§ **Data for this task**
=== Section Start ===

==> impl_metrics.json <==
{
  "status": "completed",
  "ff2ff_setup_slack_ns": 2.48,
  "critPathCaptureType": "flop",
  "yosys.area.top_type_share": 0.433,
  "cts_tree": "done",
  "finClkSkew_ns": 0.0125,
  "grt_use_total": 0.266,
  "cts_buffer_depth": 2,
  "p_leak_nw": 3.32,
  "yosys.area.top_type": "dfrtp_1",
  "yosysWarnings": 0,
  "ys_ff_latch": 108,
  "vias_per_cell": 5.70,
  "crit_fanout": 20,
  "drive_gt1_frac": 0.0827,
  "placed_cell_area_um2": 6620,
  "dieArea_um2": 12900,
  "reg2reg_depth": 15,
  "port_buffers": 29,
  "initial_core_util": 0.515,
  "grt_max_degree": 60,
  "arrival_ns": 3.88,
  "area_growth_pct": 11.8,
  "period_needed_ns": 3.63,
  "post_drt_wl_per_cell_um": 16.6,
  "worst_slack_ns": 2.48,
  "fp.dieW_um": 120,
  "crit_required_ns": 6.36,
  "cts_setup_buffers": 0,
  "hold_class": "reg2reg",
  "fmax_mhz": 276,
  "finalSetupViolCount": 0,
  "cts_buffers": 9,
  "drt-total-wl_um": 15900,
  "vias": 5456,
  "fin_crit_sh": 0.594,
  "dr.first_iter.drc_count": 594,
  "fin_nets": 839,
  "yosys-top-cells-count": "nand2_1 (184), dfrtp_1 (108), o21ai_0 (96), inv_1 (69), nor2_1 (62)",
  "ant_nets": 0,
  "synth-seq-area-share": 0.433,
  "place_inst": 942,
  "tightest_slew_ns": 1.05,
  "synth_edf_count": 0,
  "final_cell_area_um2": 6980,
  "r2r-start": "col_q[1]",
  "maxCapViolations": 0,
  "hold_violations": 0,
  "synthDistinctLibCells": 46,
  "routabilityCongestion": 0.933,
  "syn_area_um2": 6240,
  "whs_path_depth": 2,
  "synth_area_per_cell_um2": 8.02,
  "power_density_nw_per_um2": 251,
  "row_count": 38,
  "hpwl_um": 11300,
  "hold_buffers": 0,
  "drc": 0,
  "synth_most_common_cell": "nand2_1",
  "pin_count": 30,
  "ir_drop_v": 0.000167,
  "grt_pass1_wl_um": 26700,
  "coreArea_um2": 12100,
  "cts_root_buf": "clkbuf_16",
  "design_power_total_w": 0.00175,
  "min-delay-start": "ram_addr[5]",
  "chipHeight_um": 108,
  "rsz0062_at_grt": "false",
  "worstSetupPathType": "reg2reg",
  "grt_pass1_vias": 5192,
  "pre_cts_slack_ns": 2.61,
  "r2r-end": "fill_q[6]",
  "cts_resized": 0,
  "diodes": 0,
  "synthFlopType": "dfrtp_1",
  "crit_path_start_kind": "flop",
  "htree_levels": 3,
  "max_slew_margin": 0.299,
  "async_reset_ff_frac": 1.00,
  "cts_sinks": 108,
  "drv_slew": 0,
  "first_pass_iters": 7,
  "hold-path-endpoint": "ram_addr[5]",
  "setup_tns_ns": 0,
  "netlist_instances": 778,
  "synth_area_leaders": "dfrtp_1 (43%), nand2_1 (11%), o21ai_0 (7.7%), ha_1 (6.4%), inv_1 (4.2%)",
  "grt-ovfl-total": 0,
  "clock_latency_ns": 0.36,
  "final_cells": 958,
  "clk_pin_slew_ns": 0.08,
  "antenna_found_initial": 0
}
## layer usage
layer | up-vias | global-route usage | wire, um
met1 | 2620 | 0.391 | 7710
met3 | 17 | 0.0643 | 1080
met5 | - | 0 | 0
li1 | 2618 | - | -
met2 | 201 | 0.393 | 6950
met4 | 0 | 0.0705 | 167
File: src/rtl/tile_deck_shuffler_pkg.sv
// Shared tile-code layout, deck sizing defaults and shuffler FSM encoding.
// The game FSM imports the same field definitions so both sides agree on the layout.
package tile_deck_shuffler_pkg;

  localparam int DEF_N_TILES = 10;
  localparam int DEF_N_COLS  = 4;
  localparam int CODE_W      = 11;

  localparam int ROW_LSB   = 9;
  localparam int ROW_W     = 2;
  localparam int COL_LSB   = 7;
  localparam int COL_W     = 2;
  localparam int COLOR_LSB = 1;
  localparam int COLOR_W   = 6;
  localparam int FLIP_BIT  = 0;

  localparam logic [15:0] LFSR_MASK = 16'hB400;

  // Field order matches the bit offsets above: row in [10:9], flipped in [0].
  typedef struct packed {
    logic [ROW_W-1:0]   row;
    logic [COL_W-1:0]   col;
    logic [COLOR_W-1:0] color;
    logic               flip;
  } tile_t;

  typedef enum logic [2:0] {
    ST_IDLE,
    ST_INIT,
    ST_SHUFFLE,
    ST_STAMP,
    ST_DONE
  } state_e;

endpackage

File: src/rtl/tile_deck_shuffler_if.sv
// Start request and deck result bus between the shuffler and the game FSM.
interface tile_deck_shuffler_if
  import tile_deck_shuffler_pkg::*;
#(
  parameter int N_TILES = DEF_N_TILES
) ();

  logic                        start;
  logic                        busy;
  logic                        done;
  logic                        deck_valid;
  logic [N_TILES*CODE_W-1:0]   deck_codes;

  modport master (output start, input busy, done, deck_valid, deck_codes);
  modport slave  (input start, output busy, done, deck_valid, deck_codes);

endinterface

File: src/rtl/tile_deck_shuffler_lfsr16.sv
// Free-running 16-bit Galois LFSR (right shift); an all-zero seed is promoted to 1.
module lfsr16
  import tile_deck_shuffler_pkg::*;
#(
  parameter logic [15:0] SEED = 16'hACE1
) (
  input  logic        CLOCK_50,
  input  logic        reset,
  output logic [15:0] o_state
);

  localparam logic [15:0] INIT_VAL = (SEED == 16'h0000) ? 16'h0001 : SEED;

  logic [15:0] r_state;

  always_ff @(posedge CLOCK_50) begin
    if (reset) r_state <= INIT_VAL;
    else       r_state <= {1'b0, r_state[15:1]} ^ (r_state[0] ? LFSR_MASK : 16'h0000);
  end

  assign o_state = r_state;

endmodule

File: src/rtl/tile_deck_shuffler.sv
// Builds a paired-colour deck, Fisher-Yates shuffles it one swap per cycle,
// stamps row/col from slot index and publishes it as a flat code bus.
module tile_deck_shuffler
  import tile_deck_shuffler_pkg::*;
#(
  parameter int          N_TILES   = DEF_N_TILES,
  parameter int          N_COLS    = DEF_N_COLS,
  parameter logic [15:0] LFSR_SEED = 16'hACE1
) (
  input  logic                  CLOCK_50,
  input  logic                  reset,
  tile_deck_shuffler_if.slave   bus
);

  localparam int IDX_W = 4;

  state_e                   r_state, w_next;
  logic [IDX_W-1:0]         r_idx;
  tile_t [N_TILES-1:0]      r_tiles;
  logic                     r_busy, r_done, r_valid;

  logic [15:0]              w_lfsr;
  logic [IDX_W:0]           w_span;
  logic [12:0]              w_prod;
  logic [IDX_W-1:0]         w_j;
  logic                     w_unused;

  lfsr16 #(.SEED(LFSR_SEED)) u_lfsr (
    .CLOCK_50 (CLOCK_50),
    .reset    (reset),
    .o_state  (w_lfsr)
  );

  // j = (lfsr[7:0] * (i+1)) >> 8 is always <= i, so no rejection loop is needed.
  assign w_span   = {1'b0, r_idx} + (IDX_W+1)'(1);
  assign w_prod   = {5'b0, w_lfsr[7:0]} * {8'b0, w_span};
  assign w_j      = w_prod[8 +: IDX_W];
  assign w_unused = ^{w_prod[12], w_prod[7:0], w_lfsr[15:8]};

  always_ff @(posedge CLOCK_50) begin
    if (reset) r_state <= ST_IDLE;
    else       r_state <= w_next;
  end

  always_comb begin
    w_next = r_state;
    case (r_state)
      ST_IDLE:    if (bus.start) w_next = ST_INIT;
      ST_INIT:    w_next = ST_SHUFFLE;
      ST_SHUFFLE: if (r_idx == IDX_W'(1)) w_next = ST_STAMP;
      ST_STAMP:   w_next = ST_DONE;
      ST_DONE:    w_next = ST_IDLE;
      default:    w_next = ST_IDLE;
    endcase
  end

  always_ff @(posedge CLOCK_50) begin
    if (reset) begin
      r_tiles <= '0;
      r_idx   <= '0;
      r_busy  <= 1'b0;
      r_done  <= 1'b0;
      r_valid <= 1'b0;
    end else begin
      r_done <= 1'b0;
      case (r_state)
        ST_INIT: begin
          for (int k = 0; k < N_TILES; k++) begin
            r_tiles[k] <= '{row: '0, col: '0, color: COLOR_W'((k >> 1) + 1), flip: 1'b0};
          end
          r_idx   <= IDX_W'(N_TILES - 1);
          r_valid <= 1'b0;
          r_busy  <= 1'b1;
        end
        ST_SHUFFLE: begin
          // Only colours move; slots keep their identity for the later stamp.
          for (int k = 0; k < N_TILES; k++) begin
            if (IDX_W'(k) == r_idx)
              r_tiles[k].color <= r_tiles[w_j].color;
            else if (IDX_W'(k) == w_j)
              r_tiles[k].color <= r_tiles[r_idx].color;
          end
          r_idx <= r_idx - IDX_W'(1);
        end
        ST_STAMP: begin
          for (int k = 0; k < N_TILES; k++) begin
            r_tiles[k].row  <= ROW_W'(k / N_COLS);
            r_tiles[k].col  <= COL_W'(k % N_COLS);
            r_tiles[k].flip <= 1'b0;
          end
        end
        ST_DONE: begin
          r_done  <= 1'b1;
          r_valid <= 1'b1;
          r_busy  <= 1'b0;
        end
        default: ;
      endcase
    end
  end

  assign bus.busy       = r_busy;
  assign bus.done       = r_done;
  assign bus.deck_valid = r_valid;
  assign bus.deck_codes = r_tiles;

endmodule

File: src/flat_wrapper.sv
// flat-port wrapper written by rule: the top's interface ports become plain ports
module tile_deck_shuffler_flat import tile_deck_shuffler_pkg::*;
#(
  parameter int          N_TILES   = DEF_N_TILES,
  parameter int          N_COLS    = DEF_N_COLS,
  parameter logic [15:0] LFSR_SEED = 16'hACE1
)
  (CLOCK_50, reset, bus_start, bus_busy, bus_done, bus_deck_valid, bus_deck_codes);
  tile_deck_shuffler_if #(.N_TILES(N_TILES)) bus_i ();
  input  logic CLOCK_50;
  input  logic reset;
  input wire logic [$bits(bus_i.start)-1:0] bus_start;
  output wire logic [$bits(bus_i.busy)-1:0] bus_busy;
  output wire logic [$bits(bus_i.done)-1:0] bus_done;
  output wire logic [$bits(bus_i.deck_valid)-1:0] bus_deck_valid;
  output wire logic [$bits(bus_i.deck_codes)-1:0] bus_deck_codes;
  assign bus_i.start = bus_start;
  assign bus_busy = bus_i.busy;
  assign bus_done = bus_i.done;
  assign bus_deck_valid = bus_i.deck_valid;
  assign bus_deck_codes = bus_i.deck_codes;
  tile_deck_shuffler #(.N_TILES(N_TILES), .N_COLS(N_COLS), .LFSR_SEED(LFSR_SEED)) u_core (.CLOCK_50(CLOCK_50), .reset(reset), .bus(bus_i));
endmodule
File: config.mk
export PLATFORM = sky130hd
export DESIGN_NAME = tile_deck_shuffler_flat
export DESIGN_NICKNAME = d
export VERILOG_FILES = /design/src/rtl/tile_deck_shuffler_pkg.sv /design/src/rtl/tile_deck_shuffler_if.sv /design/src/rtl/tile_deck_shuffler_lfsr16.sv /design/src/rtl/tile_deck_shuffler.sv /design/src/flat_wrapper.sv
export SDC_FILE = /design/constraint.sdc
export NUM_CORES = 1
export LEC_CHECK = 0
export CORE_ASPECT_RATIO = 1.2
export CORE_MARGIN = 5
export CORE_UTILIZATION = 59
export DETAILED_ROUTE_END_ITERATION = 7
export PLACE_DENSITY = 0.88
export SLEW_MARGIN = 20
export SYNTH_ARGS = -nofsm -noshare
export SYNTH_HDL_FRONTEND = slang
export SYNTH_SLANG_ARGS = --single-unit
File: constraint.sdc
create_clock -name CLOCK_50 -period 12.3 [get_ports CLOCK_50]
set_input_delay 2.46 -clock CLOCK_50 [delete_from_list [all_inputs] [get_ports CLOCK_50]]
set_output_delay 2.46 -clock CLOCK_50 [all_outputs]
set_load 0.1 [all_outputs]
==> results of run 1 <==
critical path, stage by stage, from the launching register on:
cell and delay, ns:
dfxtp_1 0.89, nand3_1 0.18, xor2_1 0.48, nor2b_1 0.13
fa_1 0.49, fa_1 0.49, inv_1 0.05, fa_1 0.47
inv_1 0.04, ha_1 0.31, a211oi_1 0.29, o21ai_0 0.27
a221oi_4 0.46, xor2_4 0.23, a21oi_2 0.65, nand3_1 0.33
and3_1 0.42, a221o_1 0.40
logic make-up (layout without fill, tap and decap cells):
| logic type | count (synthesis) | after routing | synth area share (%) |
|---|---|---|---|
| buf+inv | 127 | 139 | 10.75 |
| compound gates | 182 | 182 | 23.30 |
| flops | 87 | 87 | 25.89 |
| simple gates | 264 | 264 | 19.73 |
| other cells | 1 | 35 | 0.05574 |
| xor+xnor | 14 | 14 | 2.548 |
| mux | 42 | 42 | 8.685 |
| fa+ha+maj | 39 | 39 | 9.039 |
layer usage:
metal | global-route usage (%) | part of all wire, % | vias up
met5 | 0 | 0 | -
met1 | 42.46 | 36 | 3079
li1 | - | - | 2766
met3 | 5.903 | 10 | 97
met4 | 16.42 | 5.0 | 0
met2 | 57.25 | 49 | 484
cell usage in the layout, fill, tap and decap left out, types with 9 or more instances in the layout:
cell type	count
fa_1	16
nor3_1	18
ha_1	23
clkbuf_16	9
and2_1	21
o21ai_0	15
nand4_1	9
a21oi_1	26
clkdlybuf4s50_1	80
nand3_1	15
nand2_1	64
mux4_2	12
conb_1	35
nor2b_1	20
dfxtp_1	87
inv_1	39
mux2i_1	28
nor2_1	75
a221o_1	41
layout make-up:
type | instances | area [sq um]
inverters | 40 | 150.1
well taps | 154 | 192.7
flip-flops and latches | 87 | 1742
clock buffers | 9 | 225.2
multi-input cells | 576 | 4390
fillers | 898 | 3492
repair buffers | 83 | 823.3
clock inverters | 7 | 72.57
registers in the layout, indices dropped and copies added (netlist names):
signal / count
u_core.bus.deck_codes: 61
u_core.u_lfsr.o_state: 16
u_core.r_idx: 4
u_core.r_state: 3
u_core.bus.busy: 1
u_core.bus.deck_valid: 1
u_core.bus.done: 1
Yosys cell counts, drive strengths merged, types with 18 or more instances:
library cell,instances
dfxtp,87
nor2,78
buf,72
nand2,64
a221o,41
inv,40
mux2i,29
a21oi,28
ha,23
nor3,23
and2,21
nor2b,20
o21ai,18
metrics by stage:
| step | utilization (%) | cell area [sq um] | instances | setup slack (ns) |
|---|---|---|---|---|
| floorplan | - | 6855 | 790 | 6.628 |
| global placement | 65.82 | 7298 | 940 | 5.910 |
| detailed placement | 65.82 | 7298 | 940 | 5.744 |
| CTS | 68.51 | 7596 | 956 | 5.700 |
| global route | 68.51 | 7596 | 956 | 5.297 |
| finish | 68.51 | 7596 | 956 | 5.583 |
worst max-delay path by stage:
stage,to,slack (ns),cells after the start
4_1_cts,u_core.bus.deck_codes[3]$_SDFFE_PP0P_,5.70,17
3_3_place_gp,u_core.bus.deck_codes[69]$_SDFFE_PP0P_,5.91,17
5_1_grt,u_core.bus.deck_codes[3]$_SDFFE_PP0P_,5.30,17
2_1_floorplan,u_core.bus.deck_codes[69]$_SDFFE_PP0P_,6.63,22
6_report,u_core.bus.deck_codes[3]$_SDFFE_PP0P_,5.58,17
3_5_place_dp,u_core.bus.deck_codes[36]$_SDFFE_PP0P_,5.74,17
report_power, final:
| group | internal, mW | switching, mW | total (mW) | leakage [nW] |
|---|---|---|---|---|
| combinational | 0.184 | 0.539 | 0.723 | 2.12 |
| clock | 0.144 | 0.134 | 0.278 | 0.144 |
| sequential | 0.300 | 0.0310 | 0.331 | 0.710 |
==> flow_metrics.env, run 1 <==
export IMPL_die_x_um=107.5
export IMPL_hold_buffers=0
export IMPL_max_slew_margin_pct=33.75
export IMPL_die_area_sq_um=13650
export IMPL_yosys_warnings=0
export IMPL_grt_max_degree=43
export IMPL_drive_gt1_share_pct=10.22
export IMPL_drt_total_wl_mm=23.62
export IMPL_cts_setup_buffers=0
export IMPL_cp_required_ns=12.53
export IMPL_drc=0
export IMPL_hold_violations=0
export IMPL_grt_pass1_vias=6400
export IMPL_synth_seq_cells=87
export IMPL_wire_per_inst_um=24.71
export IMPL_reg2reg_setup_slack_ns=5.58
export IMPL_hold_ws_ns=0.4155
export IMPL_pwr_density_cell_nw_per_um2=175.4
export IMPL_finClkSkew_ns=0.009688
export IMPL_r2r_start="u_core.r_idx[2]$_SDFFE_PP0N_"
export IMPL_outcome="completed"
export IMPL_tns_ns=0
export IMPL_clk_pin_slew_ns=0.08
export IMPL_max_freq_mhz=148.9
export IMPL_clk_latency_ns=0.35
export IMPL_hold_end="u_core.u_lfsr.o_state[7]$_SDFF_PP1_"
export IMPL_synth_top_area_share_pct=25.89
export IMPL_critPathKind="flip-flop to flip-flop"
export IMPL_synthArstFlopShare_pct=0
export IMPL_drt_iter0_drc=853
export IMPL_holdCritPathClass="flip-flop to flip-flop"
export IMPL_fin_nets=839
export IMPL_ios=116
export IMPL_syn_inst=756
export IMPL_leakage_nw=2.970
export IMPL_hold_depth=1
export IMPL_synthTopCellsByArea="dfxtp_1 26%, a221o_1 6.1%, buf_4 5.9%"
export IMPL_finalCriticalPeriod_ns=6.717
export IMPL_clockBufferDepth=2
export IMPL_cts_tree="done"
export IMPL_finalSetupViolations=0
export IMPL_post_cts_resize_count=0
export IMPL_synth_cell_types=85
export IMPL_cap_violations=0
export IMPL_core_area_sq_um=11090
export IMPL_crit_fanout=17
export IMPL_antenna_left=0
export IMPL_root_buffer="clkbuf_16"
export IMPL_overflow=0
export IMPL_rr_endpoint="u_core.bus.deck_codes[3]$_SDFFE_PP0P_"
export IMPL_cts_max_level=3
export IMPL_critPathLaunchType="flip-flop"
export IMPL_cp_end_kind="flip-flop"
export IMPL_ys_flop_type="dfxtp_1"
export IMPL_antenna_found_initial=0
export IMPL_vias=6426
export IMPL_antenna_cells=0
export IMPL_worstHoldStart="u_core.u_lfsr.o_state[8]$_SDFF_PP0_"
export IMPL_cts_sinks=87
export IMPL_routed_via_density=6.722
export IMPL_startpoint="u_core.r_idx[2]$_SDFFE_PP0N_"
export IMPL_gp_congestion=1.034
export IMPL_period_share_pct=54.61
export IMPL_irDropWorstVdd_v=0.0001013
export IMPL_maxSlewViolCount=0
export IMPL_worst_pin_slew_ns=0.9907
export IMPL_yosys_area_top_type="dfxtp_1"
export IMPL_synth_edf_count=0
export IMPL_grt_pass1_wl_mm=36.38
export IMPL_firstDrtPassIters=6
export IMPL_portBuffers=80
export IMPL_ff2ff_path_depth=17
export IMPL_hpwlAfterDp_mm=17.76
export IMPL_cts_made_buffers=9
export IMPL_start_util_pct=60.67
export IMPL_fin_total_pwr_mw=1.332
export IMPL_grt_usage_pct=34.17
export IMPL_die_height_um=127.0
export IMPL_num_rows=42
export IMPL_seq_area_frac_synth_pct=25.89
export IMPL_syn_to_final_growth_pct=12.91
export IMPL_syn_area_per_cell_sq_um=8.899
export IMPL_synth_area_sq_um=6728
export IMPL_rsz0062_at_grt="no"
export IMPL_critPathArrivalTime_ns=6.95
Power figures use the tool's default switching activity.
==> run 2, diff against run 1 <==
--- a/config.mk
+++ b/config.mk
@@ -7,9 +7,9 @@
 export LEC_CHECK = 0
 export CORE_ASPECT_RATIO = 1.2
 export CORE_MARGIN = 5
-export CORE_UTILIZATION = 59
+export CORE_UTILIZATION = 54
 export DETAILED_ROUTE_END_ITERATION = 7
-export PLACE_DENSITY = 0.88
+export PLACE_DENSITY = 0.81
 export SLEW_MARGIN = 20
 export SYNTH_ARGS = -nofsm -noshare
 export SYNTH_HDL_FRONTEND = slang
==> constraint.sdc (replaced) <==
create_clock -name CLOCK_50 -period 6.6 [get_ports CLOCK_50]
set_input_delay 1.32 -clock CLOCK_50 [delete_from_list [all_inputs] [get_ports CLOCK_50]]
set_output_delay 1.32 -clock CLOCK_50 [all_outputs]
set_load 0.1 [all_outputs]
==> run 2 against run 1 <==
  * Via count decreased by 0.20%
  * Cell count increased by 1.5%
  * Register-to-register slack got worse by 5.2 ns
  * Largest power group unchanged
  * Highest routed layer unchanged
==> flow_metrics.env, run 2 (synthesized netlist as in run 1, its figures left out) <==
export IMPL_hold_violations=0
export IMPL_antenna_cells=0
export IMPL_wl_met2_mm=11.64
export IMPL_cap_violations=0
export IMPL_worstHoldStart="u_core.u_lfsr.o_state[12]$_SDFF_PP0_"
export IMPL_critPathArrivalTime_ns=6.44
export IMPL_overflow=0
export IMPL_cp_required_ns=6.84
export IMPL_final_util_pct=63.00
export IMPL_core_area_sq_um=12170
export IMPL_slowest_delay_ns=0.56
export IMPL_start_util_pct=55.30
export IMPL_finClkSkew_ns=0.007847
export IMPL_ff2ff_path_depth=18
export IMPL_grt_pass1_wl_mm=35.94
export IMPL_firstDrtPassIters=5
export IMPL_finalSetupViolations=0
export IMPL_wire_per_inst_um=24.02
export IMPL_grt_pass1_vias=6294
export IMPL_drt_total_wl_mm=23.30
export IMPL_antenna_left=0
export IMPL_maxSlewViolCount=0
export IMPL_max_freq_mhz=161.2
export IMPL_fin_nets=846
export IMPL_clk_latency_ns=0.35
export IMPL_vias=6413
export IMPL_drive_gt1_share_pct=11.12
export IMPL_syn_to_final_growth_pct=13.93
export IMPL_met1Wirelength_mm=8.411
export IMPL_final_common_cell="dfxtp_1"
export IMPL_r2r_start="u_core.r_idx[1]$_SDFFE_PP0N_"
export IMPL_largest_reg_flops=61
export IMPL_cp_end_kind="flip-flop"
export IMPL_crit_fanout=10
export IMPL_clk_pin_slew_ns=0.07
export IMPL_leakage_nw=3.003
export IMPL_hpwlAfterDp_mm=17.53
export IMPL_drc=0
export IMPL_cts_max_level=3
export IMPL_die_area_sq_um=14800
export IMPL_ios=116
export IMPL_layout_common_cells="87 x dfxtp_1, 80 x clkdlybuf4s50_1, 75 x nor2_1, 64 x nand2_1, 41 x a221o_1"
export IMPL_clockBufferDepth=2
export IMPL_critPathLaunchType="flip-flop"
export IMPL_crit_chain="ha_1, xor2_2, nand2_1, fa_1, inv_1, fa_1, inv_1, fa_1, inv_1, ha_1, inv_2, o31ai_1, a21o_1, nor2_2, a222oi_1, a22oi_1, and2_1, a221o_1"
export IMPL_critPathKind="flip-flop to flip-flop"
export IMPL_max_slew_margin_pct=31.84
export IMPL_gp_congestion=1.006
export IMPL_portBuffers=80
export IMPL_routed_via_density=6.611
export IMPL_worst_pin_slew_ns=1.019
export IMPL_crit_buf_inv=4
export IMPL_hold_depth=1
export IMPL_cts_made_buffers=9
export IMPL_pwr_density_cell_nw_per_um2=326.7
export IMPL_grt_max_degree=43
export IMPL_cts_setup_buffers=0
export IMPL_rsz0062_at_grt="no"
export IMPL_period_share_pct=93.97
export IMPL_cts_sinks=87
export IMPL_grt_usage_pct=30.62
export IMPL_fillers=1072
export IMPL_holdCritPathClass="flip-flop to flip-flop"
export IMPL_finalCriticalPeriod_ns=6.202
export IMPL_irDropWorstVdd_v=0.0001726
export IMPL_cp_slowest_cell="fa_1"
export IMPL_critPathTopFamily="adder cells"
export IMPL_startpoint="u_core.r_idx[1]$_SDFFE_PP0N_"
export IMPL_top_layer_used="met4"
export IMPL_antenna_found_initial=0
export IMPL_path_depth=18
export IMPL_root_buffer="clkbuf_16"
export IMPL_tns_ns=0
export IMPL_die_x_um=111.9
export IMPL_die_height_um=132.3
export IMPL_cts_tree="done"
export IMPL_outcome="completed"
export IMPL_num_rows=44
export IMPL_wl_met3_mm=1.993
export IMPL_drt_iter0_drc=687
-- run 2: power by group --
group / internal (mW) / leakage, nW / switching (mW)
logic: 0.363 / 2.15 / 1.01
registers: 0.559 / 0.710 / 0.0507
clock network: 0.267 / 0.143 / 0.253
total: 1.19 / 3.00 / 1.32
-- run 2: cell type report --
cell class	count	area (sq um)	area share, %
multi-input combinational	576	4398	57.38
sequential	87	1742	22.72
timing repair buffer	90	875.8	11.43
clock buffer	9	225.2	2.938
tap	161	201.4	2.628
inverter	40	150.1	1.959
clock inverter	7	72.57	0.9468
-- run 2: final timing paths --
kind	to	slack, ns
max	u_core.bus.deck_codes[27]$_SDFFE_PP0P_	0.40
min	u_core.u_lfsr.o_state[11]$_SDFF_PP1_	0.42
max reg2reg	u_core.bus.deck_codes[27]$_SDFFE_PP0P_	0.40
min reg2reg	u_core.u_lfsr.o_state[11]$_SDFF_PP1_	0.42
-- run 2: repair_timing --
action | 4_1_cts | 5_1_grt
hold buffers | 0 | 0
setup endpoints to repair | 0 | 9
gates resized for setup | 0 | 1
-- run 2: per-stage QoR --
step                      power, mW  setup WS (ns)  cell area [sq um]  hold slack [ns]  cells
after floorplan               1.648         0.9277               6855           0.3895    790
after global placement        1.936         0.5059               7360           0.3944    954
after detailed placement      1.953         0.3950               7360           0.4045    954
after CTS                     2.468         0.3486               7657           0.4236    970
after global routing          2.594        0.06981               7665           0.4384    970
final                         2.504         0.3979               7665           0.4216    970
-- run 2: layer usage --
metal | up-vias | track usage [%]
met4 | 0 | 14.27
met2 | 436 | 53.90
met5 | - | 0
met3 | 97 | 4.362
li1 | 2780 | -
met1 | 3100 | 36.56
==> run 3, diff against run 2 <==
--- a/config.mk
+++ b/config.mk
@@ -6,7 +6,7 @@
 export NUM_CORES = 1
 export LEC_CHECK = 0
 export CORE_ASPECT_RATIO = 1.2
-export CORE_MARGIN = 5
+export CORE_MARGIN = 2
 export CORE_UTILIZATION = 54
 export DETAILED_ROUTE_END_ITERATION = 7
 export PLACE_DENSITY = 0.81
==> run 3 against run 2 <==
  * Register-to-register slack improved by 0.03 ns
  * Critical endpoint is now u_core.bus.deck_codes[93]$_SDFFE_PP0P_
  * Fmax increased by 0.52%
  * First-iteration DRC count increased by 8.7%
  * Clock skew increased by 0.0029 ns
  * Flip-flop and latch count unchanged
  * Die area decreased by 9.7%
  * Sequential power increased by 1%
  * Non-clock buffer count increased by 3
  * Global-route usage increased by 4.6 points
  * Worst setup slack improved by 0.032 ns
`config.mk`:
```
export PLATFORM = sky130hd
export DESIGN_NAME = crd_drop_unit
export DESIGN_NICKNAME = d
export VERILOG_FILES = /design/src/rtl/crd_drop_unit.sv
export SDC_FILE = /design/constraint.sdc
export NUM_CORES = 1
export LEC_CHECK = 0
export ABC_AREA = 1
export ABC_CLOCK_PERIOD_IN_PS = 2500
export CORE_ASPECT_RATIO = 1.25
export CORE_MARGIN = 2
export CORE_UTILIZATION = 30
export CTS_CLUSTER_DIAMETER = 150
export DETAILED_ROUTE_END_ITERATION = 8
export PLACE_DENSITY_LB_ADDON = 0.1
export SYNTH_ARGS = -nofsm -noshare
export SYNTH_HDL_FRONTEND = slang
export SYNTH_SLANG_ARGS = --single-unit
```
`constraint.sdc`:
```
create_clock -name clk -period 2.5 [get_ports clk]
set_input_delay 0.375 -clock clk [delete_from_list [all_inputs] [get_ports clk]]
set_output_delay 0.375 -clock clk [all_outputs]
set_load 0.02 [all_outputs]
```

=== Section End ===

§ **Exercise details**
Looking at the entries above, can you reproduce exactly the lines from the one that holds "nand2_1 (11%), o21ai_0" through the one that holds "met2 | 201 | 0.393 | 6950", and only those?

§ **Response to this exercise**
  "synth_area_leaders": "dfrtp_1 (43%), nand2_1 (11%), o21ai_0 (7.7%), ha_1 (6.4%), inv_1 (4.2%)",
  "grt-ovfl-total": 0,
  "clock_latency_ns": 0.36,
  "final_cells": 958,
  "clk_pin_slew_ns": 0.08,
  "antenna_found_initial": 0
}
## layer usage
layer | up-vias | global-route usage | wire, um
met1 | 2620 | 0.391 | 7710
met3 | 17 | 0.0643 | 1080
met5 | - | 0 | 0
li1 | 2618 | - | -
met2 | 201 | 0.393 | 6950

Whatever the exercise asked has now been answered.